About a year before Oscar Arfmann gunned down Abbotsford Const. John Davidson in November 2017, his firearm was seized by the RCMP in Alberta.
About a year before Oscar Arfmann gunned down Abbotsford Police Const. John Davidson in November 2017, his firearm was seized by the RCMP in Alberta.
Despite concerns about his mental health and ongoing erratic behaviour, the gun was returned to a friend of Arfmann’s and later used to murder Davidson.
Firearms expert Frank Grosspietsch, who spent 15 years with the RCMP’s national weapons enforcement support team, wrote a report about the actions that should have been taken to keep the weapon out of the hands of Arfmann, who was later convicted of first-degree murder.
Grosspietsch said in an interview that this week’s tragic mass shooting in Tumbler Ridge is again raising questions about why more wasn’t done to permanently remove firearms from the home of killer Jesse Van Rootselaar.
RCMP Deputy Commissioner Dwayne McDonald said earlier this week that the RCMP had been to the home several times for mental health calls, including when Van Rootselaar was apprehended under the Mental Health Act.
Firearms in the home were seized, McDonald said, but the licensed owner petitioned to have them returned.
On Friday, the RCMP said in a statement that neither gun used by Van Rootselaar to kill six in the local secondary school nor the one that killed her mother and stepbrother in the family home were among those earlier seized by police.
“We have prioritized the analysis of the two firearms (a long gun and a rifle that had been modified) seized from the school and two firearms, including a shotgun, seized among a number of other firearms, at the residence,” the statement said. “The shotgun is believed to be involved the homicides at the home and has never been previously seized by police.

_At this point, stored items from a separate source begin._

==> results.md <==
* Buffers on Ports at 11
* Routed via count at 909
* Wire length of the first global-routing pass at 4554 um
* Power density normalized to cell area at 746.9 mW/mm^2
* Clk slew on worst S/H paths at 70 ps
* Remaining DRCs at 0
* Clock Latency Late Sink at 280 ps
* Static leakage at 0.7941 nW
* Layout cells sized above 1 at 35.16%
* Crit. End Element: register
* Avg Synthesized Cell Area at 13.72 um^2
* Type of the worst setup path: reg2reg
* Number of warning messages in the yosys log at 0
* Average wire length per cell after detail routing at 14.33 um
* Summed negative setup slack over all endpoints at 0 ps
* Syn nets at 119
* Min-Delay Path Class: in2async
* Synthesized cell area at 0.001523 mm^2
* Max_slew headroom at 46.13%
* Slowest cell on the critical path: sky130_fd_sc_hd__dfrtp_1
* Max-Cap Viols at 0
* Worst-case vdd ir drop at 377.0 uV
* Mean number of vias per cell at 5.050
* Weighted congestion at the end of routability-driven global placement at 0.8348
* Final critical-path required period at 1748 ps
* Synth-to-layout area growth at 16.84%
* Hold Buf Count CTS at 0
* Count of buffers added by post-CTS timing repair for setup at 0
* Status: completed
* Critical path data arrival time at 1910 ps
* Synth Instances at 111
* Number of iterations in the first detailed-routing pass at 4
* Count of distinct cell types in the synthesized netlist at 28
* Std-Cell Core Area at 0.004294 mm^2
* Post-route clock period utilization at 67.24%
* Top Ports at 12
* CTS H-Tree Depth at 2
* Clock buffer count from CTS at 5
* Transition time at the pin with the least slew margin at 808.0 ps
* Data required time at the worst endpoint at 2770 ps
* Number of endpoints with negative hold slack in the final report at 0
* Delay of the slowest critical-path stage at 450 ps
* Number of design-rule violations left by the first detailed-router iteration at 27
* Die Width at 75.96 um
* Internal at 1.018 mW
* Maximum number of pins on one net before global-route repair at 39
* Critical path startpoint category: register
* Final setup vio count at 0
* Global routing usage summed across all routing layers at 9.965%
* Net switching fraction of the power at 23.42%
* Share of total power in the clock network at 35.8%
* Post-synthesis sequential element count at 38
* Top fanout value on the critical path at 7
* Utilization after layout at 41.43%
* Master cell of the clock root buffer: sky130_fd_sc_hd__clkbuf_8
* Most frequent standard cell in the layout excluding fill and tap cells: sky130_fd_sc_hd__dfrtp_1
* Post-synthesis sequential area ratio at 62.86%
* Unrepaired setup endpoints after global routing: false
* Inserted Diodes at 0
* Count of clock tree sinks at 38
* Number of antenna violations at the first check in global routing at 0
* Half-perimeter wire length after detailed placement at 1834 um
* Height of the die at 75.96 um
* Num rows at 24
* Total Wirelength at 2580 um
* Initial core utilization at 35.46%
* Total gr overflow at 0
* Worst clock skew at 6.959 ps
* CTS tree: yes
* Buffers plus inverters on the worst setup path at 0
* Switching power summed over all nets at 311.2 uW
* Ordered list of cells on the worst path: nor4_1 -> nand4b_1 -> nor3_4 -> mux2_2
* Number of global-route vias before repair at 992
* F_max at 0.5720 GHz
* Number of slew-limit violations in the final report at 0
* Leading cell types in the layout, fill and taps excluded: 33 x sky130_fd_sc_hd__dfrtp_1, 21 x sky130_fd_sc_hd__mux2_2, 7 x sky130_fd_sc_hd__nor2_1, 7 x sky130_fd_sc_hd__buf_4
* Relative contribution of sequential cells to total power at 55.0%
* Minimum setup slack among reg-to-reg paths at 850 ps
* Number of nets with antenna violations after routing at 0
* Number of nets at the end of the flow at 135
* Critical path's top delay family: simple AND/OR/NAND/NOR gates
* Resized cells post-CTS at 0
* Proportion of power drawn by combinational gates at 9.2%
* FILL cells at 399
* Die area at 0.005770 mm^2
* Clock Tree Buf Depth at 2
`config.mk`:
```
export PLATFORM = sky130hd
export DESIGN_NAME = pwm7_gate_logic
export DESIGN_NICKNAME = d
export VERILOG_FILES = /design/src/rtl/pwm7_pkg.sv /design/src/rtl/pwm7_carrier.sv /design/src/rtl/pwm7_sign.sv /design/src/rtl/pwm7_decode.sv /design/src/rtl/pwm7_gate_logic.sv
export SDC_FILE = /design/constraint.sdc
export NUM_CORES = 1
export LEC_CHECK = 0
export ABC_AREA = 1
export BUFFER_PORTS_ARGS = -buffer_cell sky130_fd_sc_hd__buf_2
export CORE_ASPECT_RATIO = 2
export CORE_UTILIZATION = 34
export CTS_CLUSTER_DIAMETER = 50
export DETAILED_ROUTE_END_ITERATION = 12
export GPL_TIMING_DRIVEN = 0
export SLEW_MARGIN = 40
export SYNTH_ARGS = -nofsm -noshare
export SYNTH_HDL_FRONTEND = slang
export SYNTH_SLANG_ARGS = --single-unit
export TNS_END_PERCENT = 100
```
`constraint.sdc`:
```
create_clock -name clk_i -period 5.7 [get_ports clk_i]
set_input_delay 0.57 -clock clk_i [delete_from_list [all_inputs] [get_ports clk_i]]
set_output_delay 0.57 -clock clk_i [all_outputs]
set_load 0.02 [all_outputs]
```
`src/rtl/pwm7_pkg.sv`:
```
package pwm7_pkg;
  localparam int NSW = 7;
  typedef logic [2:0] mode_t;
  localparam mode_t MODE_RESET = 3'd0;
  localparam mode_t MODE_NULL  = 3'd7;
endpackage

```
`src/rtl/pwm7_carrier.sv`:
```
module pwm7_carrier #(
  parameter int CW = 10
) (
  input  logic                 clk_i,
  input  logic                 rst_ni,
  input  logic [CW-1:0]        half_i,
  output logic [CW-1:0]        cnt_o,
  output logic signed [CW+1:0] car_o
);
  logic [CW-1:0] cnt_q, cnt_d;
  logic          up_q, up_d;

  always_comb begin
    cnt_d = cnt_q;
    up_d  = up_q;
    if (half_i == '0) begin
      cnt_d = '0;
      up_d  = 1'b1;
    end else if (up_q) begin
      if (cnt_q >= half_i) begin
        cnt_d = cnt_q - 1'b1;
        up_d  = 1'b0;
      end else begin
        cnt_d = cnt_q + 1'b1;
      end
    end else begin
      if (cnt_q == '0) begin
        cnt_d = {{(CW-1){1'b0}}, 1'b1};
        up_d  = 1'b1;
      end else begin
        cnt_d = cnt_q - 1'b1;
      end
    end
  end

  always_ff @(posedge clk_i or negedge rst_ni) begin
    if (!rst_ni) begin
      cnt_q <= '0;
      up_q  <= 1'b1;
    end else begin
      cnt_q <= cnt_d;
      up_q  <= up_d;
    end
  end

  assign cnt_o = cnt_q;
  assign car_o = $signed({1'b0, cnt_q, 1'b0}) - $signed({2'b00, half_i});
endmodule

```
`src/rtl/pwm7_sign.sv`:
```
module pwm7_sign #(
  parameter int CW = 10,
  parameter int RW = 12
) (
  input  logic signed [CW+1:0] car_i,
  input  logic [CW-1:0]        half_i,
  input  logic signed [RW-1:0] ref_i,
  output logic                 pos_o
);
  localparam int XW = ((RW > CW + 2) ? RW : CW + 2) + 1;

  logic signed [XW-1:0] car_x, ref_x, hi_x, lo_x, lim_x, diff_x;

  assign car_x = {{(XW-CW-2){car_i[CW+1]}}, car_i};
  assign ref_x = {{(XW-RW){ref_i[RW-1]}}, ref_i};
  assign hi_x  = {{(XW-CW){1'b0}}, half_i};
  assign lo_x  = -hi_x;

  always_comb begin
    if (ref_x > hi_x)      lim_x = hi_x;
    else if (ref_x < lo_x) lim_x = lo_x;
    else                   lim_x = ref_x;
  end

  assign diff_x = car_x - lim_x;
  assign pos_o  = ~diff_x[XW-1];
endmodule

```
`src/rtl/pwm7_decode.sv`:
```
module pwm7_decode
  import pwm7_pkg::*;
(
  input  logic [2:0]     pos_i,
  output logic [NSW-1:0] gate_o,
  output mode_t          mode_o
);
  logic all_eq;
  assign all_eq = (&pos_i) | ~(|pos_i);

  genvar k;
  generate
    for (k = 0; k < 3; k++) begin : g_leg
      assign gate_o[k]   = pos_i[2-k] | all_eq;
      assign gate_o[k+3] = ~pos_i[2-k] | all_eq;
    end
  endgenerate
  assign gate_o[6] = ~all_eq;

  always_comb begin
    case (pos_i)
      3'b110:  mode_o = 3'd1;
      3'b101:  mode_o = 3'd2;
      3'b100:  mode_o = 3'd3;
      3'b011:  mode_o = 3'd4;
      3'b010:  mode_o = 3'd5;
      3'b001:  mode_o = 3'd6;
      default: mode_o = MODE_NULL;
    endcase
  end
endmodule

```
`src/rtl/pwm7_gate_logic.sv`:
```
module pwm7_gate_logic
  import pwm7_pkg::*;
#(
  parameter int CW = 10,
  parameter int RW = 12
) (
  input  logic                 clk_i,
  input  logic                 rst_ni,
  input  logic [CW-1:0]        half_i,
  input  logic signed [RW-1:0] ref1_i,
  input  logic signed [RW-1:0] ref2_i,
  input  logic signed [RW-1:0] ref3_i,
  output logic [6:0]           gate_o,
  output logic [2:0]           mode_o
);
  logic [CW-1:0]        cnt;
  logic signed [CW+1:0] car;
  logic [2:0]           pos;
  logic [RW-1:0]        refs [3];
  logic [NSW-1:0]       gate_d, gate_q;
  mode_t                mode_d, mode_q;

  assign refs[0] = ref1_i;
  assign refs[1] = ref2_i;
  assign refs[2] = ref3_i;

  pwm7_carrier #(.CW(CW)) u_car (
    .clk_i  (clk_i),
    .rst_ni (rst_ni),
    .half_i (half_i),
    .cnt_o  (cnt),
    .car_o  (car)
  );

  genvar p;
  generate
    for (p = 0; p < 3; p++) begin : g_ph
      pwm7_sign #(.CW(CW), .RW(RW)) u_sign (
        .car_i  (car),
        .half_i (half_i),
        .ref_i  ($signed(refs[p])),
        .pos_o  (pos[2-p])
      );
    end
  endgenerate

  pwm7_decode u_dec (
    .pos_i  (pos),
    .gate_o (gate_d),
    .mode_o (mode_d)
  );

  always_ff @(posedge clk_i or negedge rst_ni) begin
    if (!rst_ni) begin
      gate_q <= '0;
      mode_q <= MODE_RESET;
    end else begin
      gate_q <= gate_d;
      mode_q <= mode_d;
    end
  end

  assign gate_o = gate_q;
  assign mode_o = mode_q;
endmodule

```
==> results.tsv <==
stage	metric	value	unit
yosys	area leader, netlist	ha_1	
floorplanning	Starting Density	34.7	%
cells_and_area	Sequential Area	527	µm²
clock_network	H-tree level count	1	
clock_network	CTS hold repair buffers	0	
floorplanning	Cell Rows	64	
yosys	post-synth cell types	41	
setup_path	reg-to-reg critical path startpoint	u_car.cnt_o[0]$_DFF_PN0_	
setup_path	Worst R2R Setup Slack	1.48	ns
placement	Final HPWL DP	15400	µm
clock_network	clk sink count	21	
yosys	Yosys Warn Count	0	
sta	Worst Tran Pin Value	0.685	ns
cells_and_area	Fillers	1724	
detailed_routing	routed vias	5702	
floorplanning	IO Count	58	
setup_path	crit end category	flop	
clock_network	CTS tree	done	
placement	IO buf count	55	
setup_path	CP dominant cell by count	nand2_1	
setup_path	critical path class	input port to flop	
clock_network	Root Driver	clkbuf_16	
cells_and_area	Non-Filler Instances	1069	
floorplanning	Die ar.	0.0161	mm²
cells_and_area	fin nets	1033	
cells_and_area	Layout Area Growth over Synthesis	13.7	%
setup_path	Reg-to-Reg End	gate_o[6]$_DFF_PN0_	
detailed_routing	initial DRC count	234	
outcome	outcome	completed	
sta	# setup viols final	0	
clock_network	CTS buffer count	3	
sta	setup ws final	0.433	ns
yosys	asr flop ratio synth	100	%
detailed_routing	DRC	0	
pwr	Leak	0.00310	µW
pwr	maximum vdd ir drop	0.000223	V
sta	Tcrit/Tclk final	92.4	%
clock_network	worst-skew pair later-pin latency	0.26	ns
global_routing	first-pass GRT wire length	28200	µm
min_path	worst hold path type	input port to asynchronous set/reset pin	
cells_and_area	Design Area, Final	0.00603	mm²
placement	DP Area	0.00585	mm²
yosys	Synth Register Bits	21	
detailed_routing	total wire length	17800	µm
cells_and_area	proportion of layout cells with a drive suffix above 1	17.1	%
pwr	PD cells	370	mW/mm²
clock_network	Worst-path clk slew	0.06	ns
detailed_routing	vias per cell	5.33	
yosys	EDFF count, synth	0	
yosys	Synth area leaders	ha_1, nand2_1, dfrtp_1	
floorplanning	height of the die	179	µm
flow_run	Max Cap Viol	0	
setup_path	crit path max fanout	10	
global_routing	total global routing track utilization	22.7	%
cells_and_area	Multi-input gate area	0.00438	mm²
sta	final hold vios	0	
yosys	post-synth top area share	26.4	%
cells_and_area	n_diodes	0	
setup_path	crit path launch type	input port	
clock_network	clock buffer depth	2	
yosys	Synth Instances	804	
sta	worst-case headroom to the max-slew limit	53.8	%
global_routing	grt ovf	0	
detailed_routing	Initial DRT Pass Iterations	5	
placement	Place WS	-0.725	ns
placement	Inst Count DP	1058	
global_routing	pin count of the biggest net entering global routing	22	
yosys	sequential cell area fraction in the yosys report	9.93	%
global_routing	vias in the first global route	5765	
yosys	Mean Syn Cell Area	6.60	µm²
setup_path	Req. time, crit path	5.85	ns
sta	Worst Clk Skew	0.00309	ns
setup_path	CP arrival	5.42	ns
yosys	syn_nets	965	
detailed_routing	WL/cell	16.7	µm
global_routing	antenna violations before repair	0	
sta	maximum clock rate	190	MHz
placement	gp weighted congestion	0.901	
sta	post-layout min period	5.27	ns
floorplanning	Chip Width	90.3	µm
sta	max-slew violations	0	
setup_path	Crit path largest cell delay	0.30	ns
yosys	synthesized area	0.00531	mm²
setup_path	R2R cell count	24	
detailed_routing	DRT antenna net count	0	
setup_path	CP max stage cell	nor4_4	
floorplanning	Core Region	0.0153	mm²
yosys	top_reg_cell synth	dfrtp_1	
## repair_timing
item / 4_1_cts / 5_1_grt
endpoints found under the setup margin: 10 / 10
setup buffers: 0 / 7
resized for setup: 7 / 4
pin swaps: 0 / 1
===== src/rtl/trig_seq_patmem.sv =====
module trig_seq_patmem #(
    parameter int NSEQ = trig_seq_pkg::NSEQ,
    parameter int PLEN = trig_seq_pkg::PLEN,
    parameter int WW   = trig_seq_pkg::WW
) (
    input  logic                            clk,
    input  logic                            rst,
    input  logic                            wr_en,
    input  logic [$clog2(NSEQ)-1:0]         wr_seq,
    input  logic [$clog2(PLEN/WW)-1:0]      wr_word,
    input  logic [WW-1:0]                   wr_data,
    output logic [NSEQ-1:0][PLEN-1:0]       mem
);
    localparam int SW = $clog2(NSEQ);

    for (genvar s = 0; s < NSEQ; s++) begin : g_seq
        logic [PLEN-1:0] bits_q;
        always_ff @(posedge clk) begin
            if (rst) begin
                bits_q <= trig_seq_pkg::default_seq(s);
            end else if (wr_en && wr_seq == SW'(s)) begin
                bits_q[int'(wr_word)*WW +: WW] <= wr_data;
            end
        end
        assign mem[s] = bits_q;
    end

endmodule


===== src/rtl/trig_seq_player.sv =====
module trig_seq_player #(
    parameter int              NSEQ  = trig_seq_pkg::NSEQ,
    parameter int              PLEN  = trig_seq_pkg::PLEN,
    parameter logic [NSEQ-1:0] QUIET = trig_seq_pkg::QUIET_MASK
) (
    input  logic                      clk,
    input  logic                      rst,
    input  logic                      start_req,
    input  logic [NSEQ-1:0]           en_i,
    input  logic [NSEQ-1:0][PLEN-1:0] mem_i,
    output logic                      bit_o,
    output logic                      hold_o,
    output logic                      busy_o
);
    localparam int CW = $clog2(PLEN);

    typedef struct packed {
        logic            busy;
        logic [CW-1:0]   cnt;
        logic [NSEQ-1:0] en;
    } play_t;

    play_t           st_q;
    logic            go;
    logic [CW-1:0]   rd_idx;
    logic [NSEQ-1:0] rd_en;
    logic            nxt_bit;

    assign go = start_req & ~st_q.busy;

    always_comb begin
        rd_idx  = go ? CW'(PLEN-1) : CW'(PLEN-1) - st_q.cnt;
        rd_en   = go ? en_i : st_q.en;
        nxt_bit = 1'b0;
        for (int s = 0; s < NSEQ; s++) begin
            nxt_bit = nxt_bit | (rd_en[s] & mem_i[s][rd_idx]);
        end
    end

    always_ff @(posedge clk) begin
        if (rst) begin
            st_q   <= '0;
            bit_o  <= 1'b0;
            hold_o <= 1'b0;
        end else begin
            hold_o <= 1'b0;
            if (go) begin
                st_q.busy <= 1'b1;
                st_q.cnt  <= CW'(1);
                st_q.en   <= en_i;
                bit_o     <= nxt_bit;
                hold_o    <= |(en_i & ~QUIET);
            end else if (st_q.busy) begin
                bit_o    <= nxt_bit;
                st_q.cnt <= st_q.cnt + CW'(1);
                if (st_q.cnt == CW'(PLEN-1)) begin
                    st_q.busy <= 1'b0;
                end
            end else begin
                bit_o <= 1'b0;
            end
        end
    end

    assign busy_o = st_q.busy;

endmodule


===== src/rtl/trig_seq.sv =====
module trig_seq #(
    parameter int NSEQ = trig_seq_pkg::NSEQ,
    parameter int PLEN = trig_seq_pkg::PLEN,
    parameter int WW   = trig_seq_pkg::WW,
    parameter int DMAX = trig_seq_pkg::DMAX
) (
    input  logic                       clk,
    input  logic                       rst,
    input  logic                       hw_trig,
    input  logic                       sw_trig,
    input  logic [1:0]                 mode,
    input  logic [$clog2(DMAX)-1:0]    delay_len_m1,
    input  logic [NSEQ-1:0]            pat_en,
    input  logic                       wr_en,
    input  logic [$clog2(NSEQ)-1:0]    wr_seq,
    input  logic [$clog2(PLEN/WW)-1:0] wr_word,
    input  logic [WW-1:0]              wr_data,
    output logic                       trig_out,
    output logic                       hold_out
);
    import trig_seq_pkg::*;

    localparam logic [NSEQ-1:0] QUIET_MASK_L = QUIET_MASK;

    mode_e                     mode_q;
    logic                      any_trig;
    logic                      dly_out;
    logic                      pat_out;
    logic                      play_busy;
    logic [NSEQ-1:0][PLEN-1:0] mem;

    assign mode_q   = mode_e'(mode);
    assign any_trig = hw_trig | sw_trig;

    trig_seq_delay #(.DMAX(DMAX)) u_delay (
        .clk    (clk),
        .rst    (rst),
        .din    (any_trig & (mode_q == MODE_DELAY)),
        .len_m1 (delay_len_m1),
        .dout   (dly_out)
    );

    trig_seq_patmem #(.NSEQ(NSEQ), .PLEN(PLEN), .WW(WW)) u_mem (
        .clk     (clk),
        .rst     (rst),
        .wr_en   (wr_en),
        .wr_seq  (wr_seq),
        .wr_word (wr_word),
        .wr_data (wr_data),
        .mem     (mem)
    );

    trig_seq_player #(.NSEQ(NSEQ), .PLEN(PLEN), .QUIET(QUIET_MASK_L)) u_play (
        .clk       (clk),
        .rst       (rst),
        .start_req (any_trig & (mode_q == MODE_PATTERN)),
        .en_i      (pat_en),
        .mem_i     (mem),
        .bit_o     (pat_out),
        .hold_o    (hold_out),
        .busy_o    (play_busy)
    );

    always_comb begin
        case (mode_q)
            MODE_DELAY:   trig_out = dly_out;
            MODE_PATTERN: trig_out = pat_out;
            default:      trig_out = hw_trig;
        endcase
    end

endmodule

Our investigation has also determined the main firearm believed to be used in the mass shooting at the school has never been seized by the RCMP and its origin is unknown. Efforts continue to identify the owners and source of all other firearms.”
But the general issue of people in a mental health crisis having access to firearms needs to be better addressed by law enforcement agencies, Grosspietsch said.

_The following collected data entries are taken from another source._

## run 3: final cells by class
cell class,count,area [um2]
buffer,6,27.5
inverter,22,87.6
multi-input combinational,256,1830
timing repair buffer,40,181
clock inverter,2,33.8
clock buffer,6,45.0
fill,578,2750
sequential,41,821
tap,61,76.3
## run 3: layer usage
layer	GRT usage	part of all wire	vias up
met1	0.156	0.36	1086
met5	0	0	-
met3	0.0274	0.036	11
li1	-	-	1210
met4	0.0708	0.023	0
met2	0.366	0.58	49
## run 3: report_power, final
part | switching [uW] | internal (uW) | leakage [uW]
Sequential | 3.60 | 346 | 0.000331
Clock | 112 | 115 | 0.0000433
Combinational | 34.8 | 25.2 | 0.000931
$ cat src/rtl/pswallow_pkg.sv
package pswallow_pkg;
  localparam int A_W = 6;
  localparam int B_W = 11;

  typedef struct packed {
    logic [A_W-1:0] a;
    logic [B_W-1:0] b;
    logic           p64;
  } div_cfg_t;

  // valid when B is nonzero and not smaller than A
  function automatic logic cfg_ok(div_cfg_t c);
    return (c.b != '0) && (B_W'(c.a) <= c.b);
  endfunction
endpackage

“Law enforcement agencies need to be properly trained in the identification and recognition of investigations that involved individuals dealing with mental health crises that could result in harm to others and/or themselves,” he said Friday. “And in that educational training, law enforcement agencies must use the applicable laws that are in place.”

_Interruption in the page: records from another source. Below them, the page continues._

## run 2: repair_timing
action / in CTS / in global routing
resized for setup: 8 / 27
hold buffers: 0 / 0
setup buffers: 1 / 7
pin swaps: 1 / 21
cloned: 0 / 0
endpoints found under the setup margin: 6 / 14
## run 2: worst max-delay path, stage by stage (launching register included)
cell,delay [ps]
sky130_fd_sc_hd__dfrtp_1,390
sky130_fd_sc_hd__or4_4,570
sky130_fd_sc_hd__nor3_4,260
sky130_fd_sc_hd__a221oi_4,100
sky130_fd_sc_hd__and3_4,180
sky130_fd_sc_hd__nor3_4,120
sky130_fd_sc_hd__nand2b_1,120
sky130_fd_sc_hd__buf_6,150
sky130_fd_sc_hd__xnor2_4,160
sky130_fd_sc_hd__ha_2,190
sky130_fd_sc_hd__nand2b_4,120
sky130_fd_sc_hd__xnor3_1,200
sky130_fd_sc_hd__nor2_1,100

He said police often take the first step, which is to seize the firearms. But they don’t always follow up by applying for a permanent prohibition, which means the guns get returned.
Grosspietsch said that the prohibition applications are not “consistently being used and that is the shortcoming.”
Nor should firearms be returned to a licensed owner if “there’s another person with a mental health issue that involves self-harm or harm to others in the same household,” he said.
The Arfmann case is not the only B.C. example where a firearm was returned to someone with serious mental health issues who later used it to kill.
In May 2012, Angus Mitchell shot and killed two Burnaby sushi restaurant employees and wounded a former landlord — weeks after a firearm seized from him by Saanich Police earlier in the year was returned.
Despite being apprehended under the Mental Health Act after he carried the rifle into a Saanich medical clinic, Mitchell later got his Mossberg Maverick shotgun back after his hospital release.
He then used the firearm in his deadly rampage before he died May 30 in a shootout with police in Maple Ridge.
The officer who returned the gun later told a coroner’s inquest that she had sought “guidance” on whether to make a “prohibition” application in Mitchell’s case, but was told, “She would not likely be successful.”